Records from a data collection
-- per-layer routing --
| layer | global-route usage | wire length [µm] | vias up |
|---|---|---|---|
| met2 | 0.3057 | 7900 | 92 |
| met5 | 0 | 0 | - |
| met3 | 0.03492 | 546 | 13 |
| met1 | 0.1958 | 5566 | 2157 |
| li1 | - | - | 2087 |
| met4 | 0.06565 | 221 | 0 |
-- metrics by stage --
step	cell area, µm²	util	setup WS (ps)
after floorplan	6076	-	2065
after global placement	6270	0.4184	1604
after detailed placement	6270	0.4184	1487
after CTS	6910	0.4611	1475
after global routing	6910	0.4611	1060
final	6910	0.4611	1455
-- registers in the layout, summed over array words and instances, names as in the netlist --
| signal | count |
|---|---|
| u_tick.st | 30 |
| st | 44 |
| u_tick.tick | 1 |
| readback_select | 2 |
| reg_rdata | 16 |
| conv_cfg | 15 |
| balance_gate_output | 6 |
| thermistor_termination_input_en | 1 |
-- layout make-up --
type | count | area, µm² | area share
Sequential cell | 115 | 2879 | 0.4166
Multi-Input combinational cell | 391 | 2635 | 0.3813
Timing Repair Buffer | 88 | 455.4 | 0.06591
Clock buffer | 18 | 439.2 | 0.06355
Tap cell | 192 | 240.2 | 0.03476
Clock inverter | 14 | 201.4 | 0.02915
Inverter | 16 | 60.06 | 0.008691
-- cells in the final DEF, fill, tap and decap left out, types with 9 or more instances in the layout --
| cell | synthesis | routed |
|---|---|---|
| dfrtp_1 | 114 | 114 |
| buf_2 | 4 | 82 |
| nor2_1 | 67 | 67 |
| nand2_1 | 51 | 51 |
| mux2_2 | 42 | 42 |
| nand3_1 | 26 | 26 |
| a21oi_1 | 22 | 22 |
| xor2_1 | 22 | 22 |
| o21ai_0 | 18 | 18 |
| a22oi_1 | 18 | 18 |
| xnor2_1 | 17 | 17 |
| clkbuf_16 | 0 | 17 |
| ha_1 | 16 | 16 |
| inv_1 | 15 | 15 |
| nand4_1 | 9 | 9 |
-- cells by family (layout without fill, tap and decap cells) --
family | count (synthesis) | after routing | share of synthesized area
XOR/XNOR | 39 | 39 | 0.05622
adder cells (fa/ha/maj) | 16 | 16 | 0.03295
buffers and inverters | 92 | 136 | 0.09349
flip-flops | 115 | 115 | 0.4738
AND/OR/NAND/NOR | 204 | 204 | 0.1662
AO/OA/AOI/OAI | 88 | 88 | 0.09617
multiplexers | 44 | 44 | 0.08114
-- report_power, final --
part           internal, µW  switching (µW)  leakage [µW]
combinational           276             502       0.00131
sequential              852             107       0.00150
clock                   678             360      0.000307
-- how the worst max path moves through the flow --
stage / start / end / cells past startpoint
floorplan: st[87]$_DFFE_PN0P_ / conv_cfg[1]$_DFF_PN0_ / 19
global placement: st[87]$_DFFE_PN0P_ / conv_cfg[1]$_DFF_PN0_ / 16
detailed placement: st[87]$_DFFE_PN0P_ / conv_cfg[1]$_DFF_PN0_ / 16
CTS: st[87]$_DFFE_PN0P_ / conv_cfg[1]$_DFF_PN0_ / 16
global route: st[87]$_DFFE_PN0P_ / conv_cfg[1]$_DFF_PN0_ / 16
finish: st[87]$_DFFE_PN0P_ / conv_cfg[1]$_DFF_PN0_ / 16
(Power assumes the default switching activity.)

■ WHAT THIS TASK INVOLVES
Transcribe the records in full, keeping every character as it is.

■ ANSWER SPACE
-- per-layer routing --
| layer | global-route usage | wire length [µm] | vias up |
|---|---|---|---|
| met2 | 0.3057 | 7900 | 92 |
| met5 | 0 | 0 | - |
| met3 | 0.03492 | 546 | 13 |
| met1 | 0.1958 | 5566 | 2157 |
| li1 | - | - | 2087 |
| met4 | 0.06565 | 221 | 0 |
-- metrics by stage --
step	cell area, µm²	util	setup WS (ps)
after floorplan	6076	-	2065
after global placement	6270	0.4184	1604
after detailed placement	6270	0.4184	1487
after CTS	6910	0.4611	1475
after global routing	6910	0.4611	1060
final	6910	0.4611	1455
-- registers in the layout, summed over array words and instances, names as in the netlist --
| signal | count |
|---|---|
| u_tick.st | 30 |
| st | 44 |
| u_tick.tick | 1 |
| readback_select | 2 |
| reg_rdata | 16 |
| conv_cfg | 15 |
| balance_gate_output | 6 |
| thermistor_termination_input_en | 1 |
-- layout make-up --
type | count | area, µm² | area share
Sequential cell | 115 | 2879 | 0.4166
Multi-Input combinational cell | 391 | 2635 | 0.3813
Timing Repair Buffer | 88 | 455.4 | 0.06591
Clock buffer | 18 | 439.2 | 0.06355
Tap cell | 192 | 240.2 | 0.03476
Clock inverter | 14 | 201.4 | 0.02915
Inverter | 16 | 60.06 | 0.008691
-- cells in the final DEF, fill, tap and decap left out, types with 9 or more instances in the layout --
| cell | synthesis | routed |
|---|---|---|
| dfrtp_1 | 114 | 114 |
| buf_2 | 4 | 82 |
| nor2_1 | 67 | 67 |
| nand2_1 | 51 | 51 |
| mux2_2 | 42 | 42 |
| nand3_1 | 26 | 26 |
| a21oi_1 | 22 | 22 |
| xor2_1 | 22 | 22 |
| o21ai_0 | 18 | 18 |
| a22oi_1 | 18 | 18 |
| xnor2_1 | 17 | 17 |
| clkbuf_16 | 0 | 17 |
| ha_1 | 16 | 16 |
| inv_1 | 15 | 15 |
| nand4_1 | 9 | 9 |
-- cells by family (layout without fill, tap and decap cells) --
family | count (synthesis) | after routing | share of synthesized area
XOR/XNOR | 39 | 39 | 0.05622
adder cells (fa/ha/maj) | 16 | 16 | 0.03295
buffers and inverters | 92 | 136 | 0.09349
flip-flops | 115 | 115 | 0.4738
AND/OR/NAND/NOR | 204 | 204 | 0.1662
AO/OA/AOI/OAI | 88 | 88 | 0.09617
multiplexers | 44 | 44 | 0.08114
-- report_power, final --
part           internal, µW  switching (µW)  leakage [µW]
combinational           276             502       0.00131
sequential              852             107       0.00150
clock                   678             360      0.000307
-- how the worst max path moves through the flow --
stage / start / end / cells past startpoint
floorplan: st[87]$_DFFE_PN0P_ / conv_cfg[1]$_DFF_PN0_ / 19
global placement: st[87]$_DFFE_PN0P_ / conv_cfg[1]$_DFF_PN0_ / 16
detailed placement: st[87]$_DFFE_PN0P_ / conv_cfg[1]$_DFF_PN0_ / 16
CTS: st[87]$_DFFE_PN0P_ / conv_cfg[1]$_DFF_PN0_ / 16
global route: st[87]$_DFFE_PN0P_ / conv_cfg[1]$_DFF_PN0_ / 16
finish: st[87]$_DFFE_PN0P_ / conv_cfg[1]$_DFF_PN0_ / 16
(Power assumes the default switching activity.)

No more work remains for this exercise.